** Task brief **
Some lines in the listing hold the word "delta". Return each of them.
*** Opening of Record excerpts ***
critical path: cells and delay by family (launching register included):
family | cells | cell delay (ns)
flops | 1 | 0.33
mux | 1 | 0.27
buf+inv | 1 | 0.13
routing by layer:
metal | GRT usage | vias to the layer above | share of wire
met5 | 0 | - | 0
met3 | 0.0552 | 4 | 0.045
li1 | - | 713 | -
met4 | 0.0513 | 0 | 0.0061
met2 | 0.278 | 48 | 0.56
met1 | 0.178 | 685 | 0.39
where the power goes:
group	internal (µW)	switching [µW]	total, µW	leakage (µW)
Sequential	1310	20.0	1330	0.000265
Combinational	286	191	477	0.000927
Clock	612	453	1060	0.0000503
### config.mk
export PLATFORM = sky130hd
export DESIGN_NAME = ddo_cordic
export DESIGN_NICKNAME = d
export VERILOG_FILES = /design/src/hw/rtl/ddo_pkg.sv /design/src/hw/rtl/ddo_cordic.sv
export SDC_FILE = /design/constraint.sdc
export NUM_CORES = 1
export LEC_CHECK = 0
export BUFFER_PORTS_ARGS = -buffer_cell sky130_fd_sc_hd__buf_2
export CAP_MARGIN = 5
export CORE_MARGIN = 2
export CORE_UTILIZATION = 50
export CTS_CLUSTER_DIAMETER = 30
export DETAILED_ROUTE_END_ITERATION = 6
export HOLD_SLACK_MARGIN = 0.12
export PLACE_DENSITY = 0.78
export SKIP_LAST_GASP = 1
export SYNTH_ARGS = -nofsm -noshare
export SYNTH_HDL_FRONTEND = slang
export SYNTH_SLANG_ARGS = --single-unit
### constraint.sdc
create_clock -name i_clk -period 5.65 [get_ports i_clk]
set_input_delay 0.2825 -clock i_clk [delete_from_list [all_inputs] [get_ports i_clk]]
set_output_delay 0.2825 -clock i_clk [all_outputs]
set_load 0.05 [all_outputs]
### src/hw/rtl/ddo_pkg.sv
package ddo_pkg;

    // CORDIC iteration count and arctangent table depth
    localparam int CORDIC_STEPS = 16;
    localparam int ATAN_ENTRIES = 24;
    localparam int COR_ITERS    = (CORDIC_STEPS < ATAN_ENTRIES) ? CORDIC_STEPS : ATAN_ENTRIES;
    localparam int CNT_W        = $clog2(ATAN_ENTRIES);

    // datapath widths
    localparam int MUL_W  = 33;
    localparam int PROD_W = 2 * MUL_W;
    localparam int COR_W  = 34;
    localparam int POS_W  = 24;
    localparam int ACC_W  = 73;

    // fixed constants
    localparam logic [MUL_W-1:0] TURN_PER_RAD_Q32 = 33'd683565276;
    localparam logic [COR_W-1:0] CORDIC_GAIN_Q30  = 34'd652032874;
    localparam logic [15:0]      MPP_RESET        = 16'd8454;
    localparam logic [15:0]      IVWB_RESET       = 16'd1237;

    // configuration register indexes
    localparam logic REG_MPP  = 1'b0;
    localparam logic REG_IVWB = 1'b1;

    typedef enum logic [4:0] {
        S_IDLE, S_M0, S_M1, S_M2, S_M3, S_M4, S_M5, S_M6, S_M7, S_M8,
        S_COR, S_M9, S_M10, S_M11, S_M12, S_M13, S_DONE
    } t_state;

    typedef struct packed {
        logic [15:0] mpp;
        logic [15:0] ivwb;
    } t_cfg;

    typedef struct packed {
        logic        load;
        logic        step;
        logic [31:0] ang;
    } t_cor_ctrl;

    typedef struct packed {
        logic                    last;
        logic signed [MUL_W-1:0] c;
        logic signed [MUL_W-1:0] s;
    } t_cor_stat;

    // arctangent of 2^-i in Q32 turns
    function automatic logic [31:0] atan_q32(input logic [CNT_W-1:0] idx);
        logic [31:0] v;
        unique case (idx)
            5'd0:  v = 32'h20000000;
            5'd1:  v = 32'h12E4051D;
            5'd2:  v = 32'h09FB385B;
            5'd3:  v = 32'h051111D4;
            5'd4:  v = 32'h028B0D43;
            5'd5:  v = 32'h0145D7E1;
            5'd6:  v = 32'h00A2F61E;
            5'd7:  v = 32'h00517C55;
            5'd8:  v = 32'h0028BE53;
            5'd9:  v = 32'h00145F2F;
            5'd10: v = 32'h000A2F98;
            5'd11: v = 32'h000517CC;
            5'd12: v = 32'h00028BE6;
            5'd13: v = 32'h000145F3;
            5'd14: v = 32'h0000A2F9;
            5'd15: v = 32'h0000517C;
            5'd16: v = 32'h000028BE;
            5'd17: v = 32'h0000145F;
            5'd18: v = 32'h00000A2F;
            5'd19: v = 32'h00000517;
            5'd20: v = 32'h0000028B;
            5'd21: v = 32'h00000145;
            5'd22: v = 32'h000000A2;
            5'd23: v = 32'h00000051;
            default: v = 32'h0;
        endcase
        return v;
    endfunction

    // position plus rounded step, saturated to the coordinate range
    function automatic logic [POS_W-1:0] sat_add(input logic [POS_W-1:0] pos,
                                                 input logic [42:0] delta);
        logic signed [43:0] sum;
        logic [POS_W-1:0]   res;
        sum = $signed({{20{pos[POS_W-1]}}, pos}) + $signed({delta[42], delta});
        if (sum > 44'sd8388607) begin
            res = 24'h7FFFFF;
        end else if (sum < -44'sd8388608) begin
            res = 24'h800000;
        end else begin
            res = sum[POS_W-1:0];
        end
        return res;
    endfunction

endpackage

### src/hw/rtl/ddo_cordic.sv
module ddo_cordic
    import ddo_pkg::*;
(
    input  logic      i_clk,
    input  t_cor_ctrl i_ctrl,
    output t_cor_stat o_stat
);

    logic signed [COR_W-1:0] r_x, r_y, r_z;
    logic                    r_flip;
    logic [CNT_W-1:0]        r_cnt;
    logic [31:0]             w_fold;
    logic signed [COR_W-1:0] w_dx, w_dy, w_atan, w_cx, w_sy;

    // fold the second and third quarter onto the other half
    always_comb begin
        w_fold = i_ctrl.ang;
        if (i_ctrl.ang[31:30] == 2'b01 || i_ctrl.ang[31:30] == 2'b10) begin
            w_fold = {~i_ctrl.ang[31], i_ctrl.ang[30:0]};
        end
    end

    assign w_dx   = r_y >>> r_cnt;
    assign w_dy   = r_x >>> r_cnt;
    assign w_atan = $signed({2'b00, atan_q32(r_cnt)});

    // one rotation per cycle while step is asserted
    always_ff @(posedge i_clk) begin
        if (i_ctrl.load) begin
            r_x    <= CORDIC_GAIN_Q30;
            r_y    <= '0;
            r_z    <= $signed({{2{w_fold[31]}}, w_fold});
            r_flip <= (i_ctrl.ang[31:30] == 2'b01 || i_ctrl.ang[31:30] == 2'b10);
            r_cnt  <= '0;
        end else if (i_ctrl.step) begin
            if (!r_z[COR_W-1]) begin
                r_x <= r_x - w_dx;
                r_y <= r_y + w_dy;
                r_z <= r_z - w_atan;
            end else begin
                r_x <= r_x + w_dx;
                r_y <= r_y - w_dy;
                r_z <= r_z + w_atan;
            end
            r_cnt <= r_cnt + 1'b1;
        end
    end

    assign w_cx = r_flip ? -r_x : r_x;
    assign w_sy = r_flip ? -r_y : r_y;

    assign o_stat.last = (r_cnt == CNT_W'(COR_ITERS - 1));
    assign o_stat.c    = w_cx[MUL_W-1:0];
    assign o_stat.s    = w_sy[MUL_W-1:0];

endmodule

==> flow_summary.html <==
<table>
<tr><th>Metric</th><th>Value</th></tr>
<tr><th colspan="2">Timing</th></tr>
<tr><td>Transition time of the tightest slew-check pin</td><td>1.08 ns</td></tr>
<tr><td>Skew final</td><td>0.0189 ns</td></tr>
<tr><td>Count of pins over their slew limit</td><td>0</td></tr>
<tr><td>Achievable frequency</td><td>0.175 GHz</td></tr>
<tr><td>Setup repair after global routing missed its margin</td><td>yes</td></tr>
<tr><td>Worst Setup Slack, final</td><td>-0.0502 ns</td></tr>
<tr><td>Final total negative setup slack</td><td>-0.0975 ns</td></tr>
<tr><td>Final hold violations</td><td>0</td></tr>
<tr><td>Worst slew margin</td><td>0.280</td></tr>
<tr><td>Crit path time final</td><td>5.70 ns</td></tr>
<tr><td>Final-report setup violation count</td><td>3</td></tr>
<tr><td>Portion of the clock cycle consumed by the worst path in the final layout</td><td>1.01</td></tr>
<tr><th colspan="2">Critical path</th></tr>
<tr><td>Req. time, crit path</td><td>5.99 ns</td></tr>
<tr><td>Register-to-register path setup slack</td><td>-0.05 ns</td></tr>
<tr><td>Capturing element type of the critical path</td><td>flip-flop</td></tr>
<tr><td>Signal arrival time at the worst endpoint</td><td>6.04 ns</td></tr>
<tr><td>Largest stage delay on the critical path</td><td>0.52 ns</td></tr>
<tr><td>Worst Path Class, Setup</td><td>flip-flop to flip-flop</td></tr>
<tr><td>CP max-delay cell</td><td>mux4_2</td></tr>
<tr><td>Largest fanout of any net on the critical path</td><td>10</td></tr>
<tr><td>Critical path buffers and inverters</td><td>9</td></tr>
<tr><td>Kind of cell with the highest combined delay on the critical path</td><td>compound AO/OA/AOI/OAI gates</td></tr>
<tr><td>Crit start category</td><td>flip-flop</td></tr>
<tr><th colspan="2">Logic synthesis</th></tr>
<tr><td>Leading cell type by number of instances after synthesis</td><td>nor2_1</td></tr>
<tr><td>Number of warnings issued by yosys</td><td>0</td></tr>
<tr><td>Synth Flop Type</td><td>dfxtp_1</td></tr>
<tr><td>EDFF count, synth</td><td>35</td></tr>
<tr><td>Portion of synthesized cell area occupied by the leading cell type</td><td>0.110</td></tr>
<tr><td>Post-Synthesis Cell Area</td><td>18700 µm²</td></tr>
<tr><td>Mean area per synthesized cell</td><td>8.17 µm²</td></tr>
<tr><td>Top cells by area, synth</td><td>dfxtp_1 11%, mux4_2 9.8%, ha_1 7.5%</td></tr>
<tr><td>Register bit total from synthesis</td><td>138</td></tr>
<tr><td>Library cell occupying the most area in the post-synthesis netlist</td><td>dfxtp_1</td></tr>
<tr><td>Syn_nets</td><td>2436</td></tr>
<tr><td>Number of instances in the synthesized netlist</td><td>2286</td></tr>
<tr><td>Synth cell count leaders</td><td>219 x nor2_1, 190 x a21oi_1, 182 x nand2_1</td></tr>
<tr><td>Asr flop ratio synth</td><td>0</td></tr>
<tr><td>Synth cell types</td><td>101</td></tr>
<tr><td>Sequential share of the synthesized area</td><td>0.167</td></tr>
<tr><th colspan="2">Die</th></tr>
<tr><td>Die area</td><td>38900 µm²</td></tr>
<tr><td>Number of placement rows</td><td>70</td></tr>
<tr><td>Area of the core</td><td>36700 µm²</td></tr>
<tr><td>Die W</td><td>197 µm</td></tr>
<tr><td>Die span in y</td><td>197 µm</td></tr>
<tr><td>I/O pins</td><td>102</td></tr>
<tr><td>Effective utilization at floorplan</td><td>0.509</td></tr>
<tr><th colspan="2">Clocking</th></tr>
<tr><td>Clk slew on worst S/H paths</td><td>0.08 ns</td></tr>
<tr><td>Number of buffers on the longest clock path</td><td>2</td></tr>
<tr><td>Root buffer cell</td><td>clkbuf_16</td></tr>
<tr><td>Clock tree from TritonCTS</td><td>built</td></tr>
<tr><td>CTS Buf Count</td><td>17</td></tr>
<tr><td>Clock sink count</td><td>138</td></tr>
<tr><td>Depth of the CTS H-tree</td><td>4</td></tr>
<tr><td>Clock latency on the worst-skew pair</td><td>0.48 ns</td></tr>
<tr><th colspan="2">Power and ir drop</th></tr>
<tr><td>Sw Share</td><td>0.517</td></tr>
<tr><td>Internal power of the cells</td><td>7.66 mW</td></tr>
<tr><td>Power Density</td><td>687 nW/µm²</td></tr>
<tr><td>Maximum resistive drop on vdd</td><td>0.000553 V</td></tr>
<tr><td>Share of total power in sequential cells</td><td>0.118</td></tr>
<tr><td>Clock group share of total power</td><td>0.072</td></tr>
<tr><td>Logic gate share of total power</td><td>0.811</td></tr>
<tr><td>P_sw</td><td>8.19 mW</td></tr>
<tr><td>Reported leakage power</td><td>9.92 nW</td></tr>
<tr><th colspan="2">Detailed routing</th></tr>
<tr><td>Detail Route Antenna Nets</td><td>0</td></tr>
<tr><td>Drt initial violations</td><td>1970</td></tr>
<tr><td>Total Wirelength</td><td>73100 µm</td></tr>
<tr><td>Average via count per standard cell</td><td>6.52</td></tr>
<tr><td>Final routed wire length divided by cell count</td><td>23.4 µm</td></tr>
<tr><td>TritonRoute pass-1 iters</td><td>6</td></tr>
<tr><td>DRC Markers</td><td>0</td></tr>
<tr><td>Via count</td><td>20300</td></tr>
<tr><th colspan="2">Global route</th></tr>
<tr><td>First-pass GRT wire length</td><td>110000 µm</td></tr>
<tr><td>Total routing usage reported by global routing</td><td>0.368</td></tr>
<tr><td>Via count of the first global-routing pass</td><td>19400</td></tr>
<tr><td>Initial antenna violation count</td><td>0</td></tr>
<tr><td>Final global-route overflow total</td><td>0</td></tr>
<tr><td>Pin count of the biggest net entering global routing</td><td>102</td></tr>
<tr><th colspan="2">Placed design</th></tr>
<tr><td>Number of buffers inserted by port buffering</td><td>101</td></tr>
<tr><td>Standard cell area after detailed placement</td><td>21500 µm²</td></tr>
<tr><td>Worst slack at placement</td><td>-0.239 ns</td></tr>
<tr><td>Post-DP HPWL</td><td>55300 µm</td></tr>
<tr><td>GPL Wtd Cong</td><td>1.08</td></tr>
<tr><th colspan="2">Final layout</th></tr>
<tr><td>Fraction of final layout cells with drive strength greater than 1</td><td>0.281</td></tr>
<tr><td>Final core occ</td><td>0.629</td></tr>
<tr><td>Finished layout cell area</td><td>23100 µm²</td></tr>
<tr><td>Final Net Count</td><td>2787</td></tr>
<tr><td>Antenna diode count</td><td>0</td></tr>
<tr><td>Post-synthesis to final-layout area growth</td><td>23.5%</td></tr>
<tr><th colspan="2">Status</th></tr>
<tr><td>Failing checks</td><td>setup timing</td></tr>
<tr><td>Outcome</td><td>finished with violations</td></tr>
<tr><th colspan="2">Run</th></tr>
<tr><td>Total of max-cap violations</td><td>0</td></tr>
<tr><th colspan="2">Worst hold path</th></tr>
<tr><td>Class of the most critical hold timing path</td><td>input port to flip-flop</td></tr>
</table>
-- worst reg2reg max path: stages (launching register included) --
cell and delay [ns]:
dfxtp_4 0.41, buf_12 0.15, buf_12 0.12, buf_12 0.13, mux4_2 0.53, and2_1 0.18, a2bb2oi_1 0.13, nor4_1 0.21
buf_4 0.18, o211ai_2 0.18, nor4_4 0.38, buf_4 0.18, and2_4 0.16, buf_6 0.11, a21oi_2 0.06, xnor2_1 0.18
ha_2 0.30, inv_1 0.16, nor2_4 0.06, a221o_1 0.37, buf_4 0.14, buf_6 0.11, a21oi_2 0.12, o21ai_2 0.08
a221o_1 0.39, a21o_1 0.22, a211o_1 0.33
-- kinds of logic (layout without fill, tap and decap cells) --
group                    after synthesis  count (layout)  share of synthesized area
buffers and inverters                245             609                     0.0651
XOR/XNOR                             234             234                      0.110
AO/OA/AOI/OAI                        685             685                      0.241
flip-flops                           138             138                      0.167
AND/OR/NAND/NOR                      678             678                      0.178
adder cells (fa/ha/maj)              115             115                     0.0782
multiplexers                         191             191                      0.161
-- final timing paths --
check        cells after the start                    to                  start
max                             26  r_x[30]$_SDFFE_PP0P_  r_cnt[0]$_SDFFE_PP0P_
min                              2      r_z[0]$_DFFE_PP_              i_ctrl[0]
max reg2reg                     26  r_x[30]$_SDFFE_PP0P_  r_cnt[0]$_SDFFE_PP0P_
min reg2reg                      2   r_y[0]$_SDFFE_PP0P_    r_y[0]$_SDFFE_PP0P_
-- cell usage in the layout, fill, tap and decap left out, types with 15 or more instances in the layout --
master         count
and2_1            21
o22ai_1           28
dfxtp_1           98
xor2_1            84
o21a_1            19
nor3_1            38
dlygate4sd3_1     27
a21oi_1          175
inv_1             58
a22oi_1           15
mux2_2            22
mux4_2            84
xnor2_1          147
or3_1             19
nand3_1           35
a31oi_1           27
buf_4            365
mux2i_1           78
nand2b_1          29
edfxtp_1          35
nor2b_1           17
a211oi_1          21
o211ai_1          17
ha_1             110
a21oi_2           15
nor2_1           213
a21o_1            44
clkbuf_16         18
and3_1            19
buf_2            100
o21ai_0          136
o31ai_1           31
nand2_1          180
-- what timing repair did --
item,in CTS,in global routing
cloned,0,1
buffers inserted,13,26
pin swaps,3,60
resized for setup,12,80
hold buffers,27,0
hold endpoints to repair,27,0
endpoints found under the setup margin,10,23
-- power by group through the flow --
stage / logic [mW] / clock network, mW / registers (mW)
final: 12.8 / 1.14 / 1.86
after floorplan: 8.43 / 0 / 1.61
after global placement: 11.7 / 0 / 1.84
after detailed placement: 12.0 / 0 / 1.87
after CTS: 12.2 / 1.15 / 1.84
after global routing: 13.8 / 1.19 / 1.89
-- area by class of cell --
| cell class | count | area (µm²) |
|---|---|---|
| clock buffer | 17 | 425 |
| clock inverter | 15 | 145 |
| fill | 3099 | 13600 |
| inverter | 64 | 243 |
| multi-input combinational | 1903 | 14700 |
| sequential | 138 | 3130 |
| tap | 468 | 586 |
| timing repair buffer | 513 | 3890 |
-- metal layers --
layer  vias to the layer above  part of all wire  wire length [µm]  global-route usage
li1                       9221                 -                 -                   -
met1                      9815              0.39             28800               0.459
met2                      1068              0.47             34500               0.615
met3                       221             0.082              5980              0.0613
met4                         0             0.053              3850               0.187
met5                         -                 0                 0                   0
-- registers in the layout (all words and copies together), names as in the netlist --
name and count:
w_atan 30, r_cnt 5, r_flip 1, r_z 34, r_y 34, r_x 34
-- stage by stage --
| stage | hold slack [ns] | total power [mW] | cells |
|---|---|---|---|
| after floorplan | 0.395 | 10.0 | 2286 |
| after global placement | 0.513 | 13.5 | 3019 |
| after detailed placement | 0.525 | 13.8 | 3019 |
| after CTS | 0.125 | 15.2 | 3091 |
| after global routing | 0.135 | 16.9 | 3118 |
| final | 0.132 | 15.8 | 3118 |
Note: power is estimated with default switching activity, not from simulation.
*** Close of Record excerpts ***
** Answer space **
                                                 input logic [42:0] delta);
        sum = $signed({{20{pos[POS_W-1]}}, pos}) + $signed({delta[42], delta});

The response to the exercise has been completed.